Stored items
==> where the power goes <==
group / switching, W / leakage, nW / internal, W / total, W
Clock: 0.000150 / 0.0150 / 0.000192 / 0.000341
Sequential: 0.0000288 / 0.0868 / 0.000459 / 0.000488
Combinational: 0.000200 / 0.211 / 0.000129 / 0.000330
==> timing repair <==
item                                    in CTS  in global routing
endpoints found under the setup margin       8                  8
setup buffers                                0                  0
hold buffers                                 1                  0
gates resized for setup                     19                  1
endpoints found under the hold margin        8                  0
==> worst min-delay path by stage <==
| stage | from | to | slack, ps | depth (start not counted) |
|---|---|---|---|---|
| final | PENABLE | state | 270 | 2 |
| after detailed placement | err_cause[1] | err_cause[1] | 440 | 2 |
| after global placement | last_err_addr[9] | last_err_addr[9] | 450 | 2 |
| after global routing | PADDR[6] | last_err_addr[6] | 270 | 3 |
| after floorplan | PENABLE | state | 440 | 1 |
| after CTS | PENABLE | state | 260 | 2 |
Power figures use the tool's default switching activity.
### config.mk
export PLATFORM = sky130hd
export DESIGN_NAME = mcu_target_arbiter
export DESIGN_NICKNAME = d
export VERILOG_FILES = /design/src/rtl/mcu_target_arbiter.sv
export SDC_FILE = /design/constraint.sdc
export NUM_CORES = 1
export LEC_CHECK = 0
export ABC_AREA = 1
export BUFFER_PORTS_ARGS = -buffer_cell sky130_fd_sc_hd__buf_4
export CORE_MARGIN = 1
export CORE_UTILIZATION = 45
export CTS_CLUSTER_SIZE = 24
export DETAILED_ROUTE_END_ITERATION = 10
export PLACE_DENSITY = 0.84
export SLEW_MARGIN = 0
export SYNTH_ARGS = -nofsm -noshare
export SYNTH_HDL_FRONTEND = slang
export SYNTH_SLANG_ARGS = --single-unit
### constraint.sdc
create_clock -name clk -period 3.8 [get_ports clk]
set_input_delay 0.19 -clock clk [delete_from_list [all_inputs] [get_ports clk]]
set_output_delay 0.19 -clock clk [all_outputs]
set_load 0.02 [all_outputs]
==> config.mk <==
export PLATFORM = sky130hd
export DESIGN_NAME = in_debounce
export DESIGN_NICKNAME = d
export VERILOG_FILES = /design/src/rtl/in_debounce.sv
export SDC_FILE = /design/constraint.sdc
export NUM_CORES = 1
export LEC_CHECK = 0
export BUFFER_PORTS_ARGS = -buffer_cell sky130_fd_sc_hd__buf_2
export CORE_AREA = 2 2 39 41
export CTS_BUF_LIST = sky130_fd_sc_hd__clkbuf_16
export DETAILED_ROUTE_END_ITERATION = 8
export DIE_AREA = 0 0 41 43
export PLACE_DENSITY_LB_ADDON = 0.25
export SYNTH_ARGS = -nofsm -noshare
export SYNTH_HDL_FRONTEND = slang
export SYNTH_SLANG_ARGS = --single-unit
==> constraint.sdc <==
create_clock -name clk -period 3 [get_ports clk]
set_clock_uncertainty 0.2 [all_clocks]
set_input_delay 0.6 -clock clk [delete_from_list [all_inputs] [get_ports clk]]
set_output_delay 0.6 -clock clk [all_outputs]
set_load 0.01 [all_outputs]
**src/rtl/pipelined_adder_tree.sv**
```systemverilog
// pipelined_adder_tree: reduces NUM_OPS unsigned operands through registered 3:2 CSA levels,
// a registered CPA and a frame accumulator. Define ADDER_TREE_SAT_EN for saturating arithmetic.
module pipelined_adder_tree #(
   parameter int unsigned WIDTH   = 13,
   parameter int unsigned NUM_OPS = 4
) (
   input  logic                       clk,
   input  logic                       rst_n,
   input  logic                       in_valid,
   output logic                       in_ready,
   input  logic [NUM_OPS*WIDTH-1:0]   in_ops,
   input  logic                       in_last,
   input  logic                       acc_mode,
   output logic                       out_valid,
   input  logic                       out_ready,
   output logic [WIDTH-1:0]           out_sum,
   output logic                       out_ovf
);

   // Operand count remaining after lv 3:2 levels (each full triple becomes a sum/carry pair).
   function automatic int ops_after(input int lv);
      int n;
      n = int'(NUM_OPS);
      for (int i = 0; i < lv; i++) n = n - n / 3;
      return n;
   endfunction

   function automatic int num_levels();
      int n;
      int l;
      n = int'(NUM_OPS);
      l = 0;
      while (n > 2) begin
         n = n - n / 3;
         l++;
      end
      return l;
   endfunction

   localparam int unsigned L  = num_levels();
   // Two spare slots keep every pass-through index in range for all operand counts.
   localparam int unsigned NS = NUM_OPS + 2;
`ifdef ADDER_TREE_SAT_EN
   localparam int unsigned IW = WIDTH + $clog2(NUM_OPS);
`else
   localparam int unsigned IW = WIDTH;
`endif

   logic                 w_stall;
   logic [IW-1:0]        r_st   [0:L][NS];
   logic                 r_vld  [0:L];
   logic                 r_mode [0:L];
   logic                 r_last [0:L];
   logic [IW-1:0]        w_lvl  [1:L][NS];

   logic [IW-1:0]        w_cpa_full;
   logic [WIDTH-1:0]     w_cpa_res;
   logic                 w_cpa_ovf;
   logic [WIDTH-1:0]     r_cpa;
   logic                 r_cpa_vld;
   logic                 r_cpa_mode;
   logic                 r_cpa_last;
   logic                 r_cpa_ovf;

   logic [WIDTH-1:0]     w_acc_next;
   logic                 w_acc_ovf;
   logic [WIDTH-1:0]     r_acc;
   logic                 r_acc_ovf;
   logic [WIDTH-1:0]     r_out_sum;
   logic                 r_out_valid;
   logic                 r_out_ovf;

   // A held result freezes the whole pipeline; bubbles are not squeezed out.
   assign w_stall   = r_out_valid && !out_ready;
   assign in_ready  = !w_stall;
   assign out_valid = r_out_valid;
   assign out_sum   = r_out_sum;
   assign out_ovf   = r_out_ovf;

   // One 3:2 level per stage: triples compress to sum + shifted carry, leftovers pass through.
   always_comb begin
      for (int lv = 1; lv <= int'(L); lv++) begin
         for (int j = 0; j < int'(NS); j++) w_lvl[lv][j] = '0;
         for (int g = 0; g < int'(NUM_OPS) / 3; g++) begin
            if (g < ops_after(lv - 1) / 3) begin
               w_lvl[lv][2*g]   = r_st[lv-1][3*g] ^ r_st[lv-1][3*g+1] ^ r_st[lv-1][3*g+2];
               w_lvl[lv][2*g+1] = ((r_st[lv-1][3*g]   & r_st[lv-1][3*g+1]) |
                                   (r_st[lv-1][3*g]   & r_st[lv-1][3*g+2]) |
                                   (r_st[lv-1][3*g+1] & r_st[lv-1][3*g+2])) << 1;
            end
         end
         for (int k = 0; k < 2; k++) begin
            if (k < ops_after(lv - 1) - 3 * (ops_after(lv - 1) / 3)) begin
               w_lvl[lv][2*(ops_after(lv - 1) / 3) + k] = r_st[lv-1][3*(ops_after(lv - 1) / 3) + k];
            end
         end
      end
   end

   // Input capture stage followed by the CSA level registers, with sidebands riding along.
   always_ff @(posedge clk or negedge rst_n) begin
      if (!rst_n) begin
         for (int s = 0; s <= int'(L); s++) begin
            r_vld[s]  <= 1'b0;
            r_mode[s] <= 1'b0;
            r_last[s] <= 1'b0;
            for (int j = 0; j < int'(NS); j++) r_st[s][j] <= '0;
         end
      end else if (!w_stall) begin
         r_vld[0]  <= in_valid;
         r_mode[0] <= acc_mode;
         r_last[0] <= in_last;
         for (int j = 0; j < int'(NUM_OPS); j++) r_st[0][j] <= IW'(in_ops[j*WIDTH +: WIDTH]);
         for (int j = int'(NUM_OPS); j < int'(NS); j++) r_st[0][j] <= '0;
         for (int s = 1; s <= int'(L); s++) begin
            r_vld[s]  <= r_vld[s-1];
            r_mode[s] <= r_mode[s-1];
            r_last[s] <= r_last[s-1];
            for (int j = 0; j < int'(NS); j++) r_st[s][j] <= w_lvl[s][j];
         end
      end
   end

   assign w_cpa_full = r_st[L][0] + r_st[L][1];

`ifdef ADDER_TREE_SAT_EN
   logic [WIDTH:0] w_acc_full;

   // Wide tree result clamps to the largest WIDTH-bit value.
   always_comb begin
      w_cpa_ovf  = |w_cpa_full[IW-1:WIDTH];
      w_cpa_res  = w_cpa_ovf ? '1 : w_cpa_full[WIDTH-1:0];
      w_acc_full = {1'b0, r_acc} + {1'b0, r_cpa};
      w_acc_ovf  = w_acc_full[WIDTH];
      w_acc_next = w_acc_ovf ? '1 : w_acc_full[WIDTH-1:0];
   end
`else
   assign w_cpa_ovf  = 1'b0;
   assign w_cpa_res  = w_cpa_full;
   assign w_acc_ovf  = 1'b0;
   assign w_acc_next = r_acc + r_cpa;
`endif

   always_ff @(posedge clk or negedge rst_n) begin
      if (!rst_n) begin
         r_cpa      <= '0;
         r_cpa_vld  <= 1'b0;
         r_cpa_mode <= 1'b0;
         r_cpa_last <= 1'b0;
         r_cpa_ovf  <= 1'b0;
      end else if (!w_stall) begin
         r_cpa      <= w_cpa_res;
         r_cpa_vld  <= r_vld[L];
         r_cpa_mode <= r_mode[L];
         r_cpa_last <= r_last[L];
         r_cpa_ovf  <= w_cpa_ovf;
      end
   end

   // Output stage: per-beat results pass straight out, frame beats fold into the accumulator.
   always_ff @(posedge clk or negedge rst_n) begin
      if (!rst_n) begin
         r_out_valid <= 1'b0;
         r_out_sum   <= '0;
         r_out_ovf   <= 1'b0;
         r_acc       <= '0;
         r_acc_ovf   <= 1'b0;
      end else if (!w_stall) begin
         r_out_valid <= 1'b0;
         if (r_cpa_vld) begin
            if (!r_cpa_mode) begin
               r_out_valid <= 1'b1;
               r_out_sum   <= r_cpa;
               r_out_ovf   <= r_cpa_ovf;
            end else if (r_cpa_last) begin
               r_out_valid <= 1'b1;
               r_out_sum   <= w_acc_next;
               r_out_ovf   <= r_acc_ovf | r_cpa_ovf | w_acc_ovf;
               r_acc       <= '0;
               r_acc_ovf   <= 1'b0;
            end else begin
               r_acc       <= w_acc_next;
               r_acc_ovf   <= r_acc_ovf | r_cpa_ovf | w_acc_ovf;
            end
         end
      end
   end

endmodule

```
`src/rtl/spi_sensor_regbank.sv`:
```
// rtl/spi_sensor_regbank.sv - SPI slave register bank with sensor snapshot load and burst access
module spi_sensor_regbank #(
    parameter int DATA_W   = 11,
    parameter int ADDR_W   = 4,
    parameter int BURST_EN = 1
) (
    input  logic                              spi_clk,
    input  logic                              rst,
    input  logic                              csb,
    input  logic                              mosi,
    output logic                              miso,
    input  logic                              ldb,
    input  logic [(2**ADDR_W)*DATA_W-1:0]     sensor_data,
    output logic                              frame_done,
    output logic                              wr_collision
);
    localparam int NUM_CH  = 2**ADDR_W;
    localparam int FRAME_W = 1 + ADDR_W + DATA_W;
    localparam int CNT_W   = $clog2(FRAME_W + 1);
    localparam logic [CNT_W-1:0] HDR_LAST  = CNT_W'(ADDR_W);
    localparam logic [CNT_W-1:0] DATA_LAST = CNT_W'(FRAME_W - 1);
    localparam logic [CNT_W-1:0] CONT_LAST = CNT_W'(DATA_W - 1);

    typedef enum logic [1:0] {HDR, DATA, CONT} state_t;

    state_t              state_q, state_d;
    logic [CNT_W-1:0]    cnt_q, cnt_d;
    logic                rw_q, rw_d;
    logic [ADDR_W-1:0]   addr_q, addr_d;
    logic [ADDR_W-1:0]   hdr_addr, next_addr;
    logic [DATA_W-2:0]   shift_q, shift_d;
    logic [DATA_W-1:0]   rdata_q, rdata_d;
    logic [DATA_W-1:0]   wdata;
    logic                miso_q, miso_d;
    logic                done_q, done_d;
    logic                coll_q, coll_d;
    logic                ldb_q;
    logic                load, wr_en, word_end;
    logic [DATA_W-1:0]   regs_q [NUM_CH];
    logic [DATA_W-1:0]   regs_d [NUM_CH];

    assign hdr_addr  = {addr_q[ADDR_W-2:0], mosi};
    assign next_addr = addr_q + ADDR_W'(1);
    assign wdata     = {shift_q, mosi};
    assign load      = ldb_q & ~ldb;

    always_comb begin
        state_d  = state_q;
        cnt_d    = cnt_q;
        rw_d     = rw_q;
        addr_d   = addr_q;
        shift_d  = shift_q;
        rdata_d  = rdata_q;
        miso_d   = miso_q;
        done_d   = 1'b0;
        coll_d   = coll_q;
        wr_en    = 1'b0;
        word_end = 1'b0;
        regs_d   = regs_q;

        if (csb) begin
            cnt_d   = '0;
            state_d = HDR;
            miso_d  = 1'b0;
            rdata_d = '0;
        end else begin
            cnt_d   = cnt_q + CNT_W'(1);
            miso_d  = rdata_q[DATA_W-1];
            rdata_d = {rdata_q[DATA_W-2:0], 1'b0};
            unique case (state_q)
                HDR: begin
                    if (cnt_q == '0) rw_d = mosi;
                    else             addr_d = hdr_addr;
                    if (cnt_q == HDR_LAST) begin
                        state_d = DATA;
                        if (rw_q) begin
                            miso_d  = regs_q[hdr_addr][DATA_W-1];
                            rdata_d = {regs_q[hdr_addr][DATA_W-2:0], 1'b0};
                        end
                    end
                end
                DATA, CONT: begin
                    shift_d  = {shift_q[DATA_W-3:0], mosi};
                    word_end = (state_q == DATA) ? (cnt_q == DATA_LAST) : (cnt_q == CONT_LAST);
                    if (word_end) begin
                        done_d = 1'b1;
                        cnt_d  = '0;
                        wr_en  = ~rw_q;
                        // Burst: the next word is fetched on the same edge so its MSB is ready for bit 0
                        if (BURST_EN != 0) begin
                            state_d = CONT;
                            addr_d  = next_addr;
                            if (rw_q) begin
                                miso_d  = regs_q[next_addr][DATA_W-1];
                                rdata_d = {regs_q[next_addr][DATA_W-2:0], 1'b0};
                            end
                        end else begin
                            state_d = HDR;
                        end
                    end
                end
                default: state_d = HDR;
            endcase
        end

        if (load) begin
            for (int k = 0; k < NUM_CH; k++) regs_d[k] = sensor_data[k*DATA_W +: DATA_W];
            if (wr_en) coll_d = 1'b1;
        end else if (wr_en) begin
            regs_d[addr_q] = wdata;
        end
    end

    always_ff @(posedge spi_clk) begin
        if (rst) begin
            state_q <= HDR;
            cnt_q   <= '0;
            rw_q    <= 1'b0;
            addr_q  <= '0;
            shift_q <= '0;
            rdata_q <= '0;
            miso_q  <= 1'b0;
            done_q  <= 1'b0;
            coll_q  <= 1'b0;
            ldb_q   <= 1'b1;
            for (int k = 0; k < NUM_CH; k++) regs_q[k] <= '0;
        end else begin
            state_q <= state_d;
            cnt_q   <= cnt_d;
            rw_q    <= rw_d;
            addr_q  <= addr_d;
            shift_q <= shift_d;
            rdata_q <= rdata_d;
            miso_q  <= miso_d;
            done_q  <= done_d;
            coll_q  <= coll_d;
            ldb_q   <= ldb;
            regs_q  <= regs_d;
        end
    end

    assign miso         = miso_q;
    assign frame_done   = done_q;
    assign wr_collision = coll_q;
endmodule
```
**config.mk**
```make
export PLATFORM = sky130hd
export DESIGN_NAME = mem_port_arbiter
export DESIGN_NICKNAME = d
export VERILOG_FILES = /design/src/rtl/mem_port_arbiter.sv
export SDC_FILE = /design/constraint.sdc
export NUM_CORES = 1
export LEC_CHECK = 0
export ABC_AREA = 1
export CAP_MARGIN = 40
export CORE_ASPECT_RATIO = 0.6
export CORE_MARGIN = 3
export CORE_UTILIZATION = 41
export DETAILED_ROUTE_END_ITERATION = 10
export GPL_ROUTABILITY_DRIVEN = 0
export PLACE_DENSITY = 0.77
export RECOVER_POWER = 100
export SYNTH_ARGS = -nofsm -noshare
export SYNTH_HDL_FRONTEND = slang
export SYNTH_SLANG_ARGS = --single-unit
```
**constraint.sdc**
```tcl
create_clock -name clk_i -period 1.45 [get_ports clk_i]
set_input_delay 0.29 -clock clk_i [delete_from_list [all_inputs] [get_ports clk_i]]
set_output_delay 0.29 -clock clk_i [all_outputs]
set_load 0.01 [all_outputs]
```
===== src/rtl/cacheline_arbiter.sv =====
// rtl/cacheline_arbiter.sv - shares one cache-line memory port between I and D caches
import lc3b_types::*;

module cacheline_arbiter #(
  parameter int unsigned ADDR_WIDTH = 16,
  parameter int unsigned LINE_WIDTH = 128,
  parameter bit          RR_ENABLE  = 1'b1
) (
  input  logic                  clk,
  input  logic                  rst,
  input  logic                  i_read,
  input  logic                  i_write,
  input  logic [ADDR_WIDTH-1:0] i_address,
  input  logic [LINE_WIDTH-1:0] i_wdata,
  output logic                  i_resp,
  output logic [LINE_WIDTH-1:0] i_rdata,
  input  logic                  d_read,
  input  logic                  d_write,
  input  logic [ADDR_WIDTH-1:0] d_address,
  input  logic [LINE_WIDTH-1:0] d_wdata,
  output logic                  d_resp,
  output logic [LINE_WIDTH-1:0] d_rdata,
  output logic                  mem_read,
  output logic                  mem_write,
  output logic [ADDR_WIDTH-1:0] mem_address,
  output logic [LINE_WIDTH-1:0] mem_wdata,
  input  logic                  mem_resp,
  input  logic [LINE_WIDTH-1:0] mem_rdata
);

  arb_state_t            state_q, state_d;
  arb_req_t              last_grant_q, last_grant_d;
  logic                  mem_read_q, mem_read_d;
  logic                  mem_write_q, mem_write_d;
  logic [ADDR_WIDTH-1:0] mem_address_q, mem_address_d;
  logic [LINE_WIDTH-1:0] mem_wdata_q, mem_wdata_d;

  logic     i_pending, d_pending;
  logic     grant_valid;
  arb_req_t grant_id;

  assign i_pending = i_read | i_write;
  assign d_pending = d_read | d_write;

  arb_grant_select #(
    .RR_ENABLE(RR_ENABLE)
  ) u_grant_select (
    .i_pending_i  (i_pending),
    .d_pending_i  (d_pending),
    .last_grant_i (last_grant_q),
    .grant_valid_o(grant_valid),
    .grant_id_o   (grant_id)
  );

  always_ff @(posedge clk or posedge rst) begin
    if (rst) begin
      state_q       <= IDLE;
      last_grant_q  <= REQ_D;
      mem_read_q    <= 1'b0;
      mem_write_q   <= 1'b0;
      mem_address_q <= '0;
      mem_wdata_q   <= '0;
    end else begin
      state_q       <= state_d;
      last_grant_q  <= last_grant_d;
      mem_read_q    <= mem_read_d;
      mem_write_q   <= mem_write_d;
      mem_address_q <= mem_address_d;
      mem_wdata_q   <= mem_wdata_d;
    end
  end

  always_comb begin
    state_d       = state_q;
    last_grant_d  = last_grant_q;
    mem_read_d    = mem_read_q;
    mem_write_d   = mem_write_q;
    mem_address_d = mem_address_q;
    mem_wdata_d   = mem_wdata_q;
    unique case (state_q)
      IDLE: begin
        if (grant_valid) begin
          last_grant_d = grant_id;
          state_d      = busy_state(grant_id);
          // Write wins when a requester raises both strobes
          if (grant_id == REQ_I) begin
            mem_write_d   = i_write;
            mem_read_d    = i_read & ~i_write;
            mem_address_d = i_address;
            mem_wdata_d   = i_wdata;
          end else begin
            mem_write_d   = d_write;
            mem_read_d    = d_read & ~d_write;
            mem_address_d = d_address;
            mem_wdata_d   = d_wdata;
          end
        end
      end
      BUSY_I, BUSY_D: begin
        if (mem_resp) begin
          mem_read_d  = 1'b0;
          mem_write_d = 1'b0;
          state_d     = DONE;
        end
      end
      DONE: begin
        state_d = IDLE;
      end
      default: begin
        state_d = IDLE;
      end
    endcase
  end

  assign i_resp      = (state_q == BUSY_I) & mem_resp;
  assign d_resp      = (state_q == BUSY_D) & mem_resp;
  assign i_rdata     = mem_rdata;
  assign d_rdata     = mem_rdata;
  assign mem_read    = mem_read_q;
  assign mem_write   = mem_write_q;
  assign mem_address = mem_address_q;
  assign mem_wdata   = mem_wdata_q;

endmodule


===== config.mk =====
export PLATFORM = sky130hd
export DESIGN_NAME = cacheline_arbiter
export DESIGN_NICKNAME = d
export VERILOG_FILES = /design/src/rtl/lc3b_types.sv /design/src/rtl/arb_grant_select.sv /design/src/rtl/cacheline_arbiter.sv
export SDC_FILE = /design/constraint.sdc
export NUM_CORES = 1
export LEC_CHECK = 0
export BUFFER_PORTS_ARGS = -buffer_cell sky130_fd_sc_hd__buf_2
export CAP_MARGIN = 20
export CORE_AREA = 2 2 324 326
export CTS_CLUSTER_SIZE = 30
export DETAILED_ROUTE_END_ITERATION = 8
export DIE_AREA = 0 0 326 328
export GPL_TIMING_DRIVEN = 1
export PLACE_DENSITY = 0.3
export SETUP_SLACK_MARGIN = 0.05
export SLEW_MARGIN = 20
export SYNTH_ARGS = -nofsm -noshare
export SYNTH_HDL_FRONTEND = slang
export SYNTH_SLANG_ARGS = --single-unit

===== constraint.sdc =====
create_clock -name clk -period 5.7 [get_ports clk]
set_clock_uncertainty 0.1 [all_clocks]
set_input_delay 0.855 -clock clk [delete_from_list [all_inputs] [get_ports clk]]
set_output_delay 0.855 -clock clk [all_outputs]
set_load 0.01 [all_outputs]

• **BRIEF**:
If a line of the records contains the word "through", count it; give only the total.

• **SOLUTION BELOW**:
3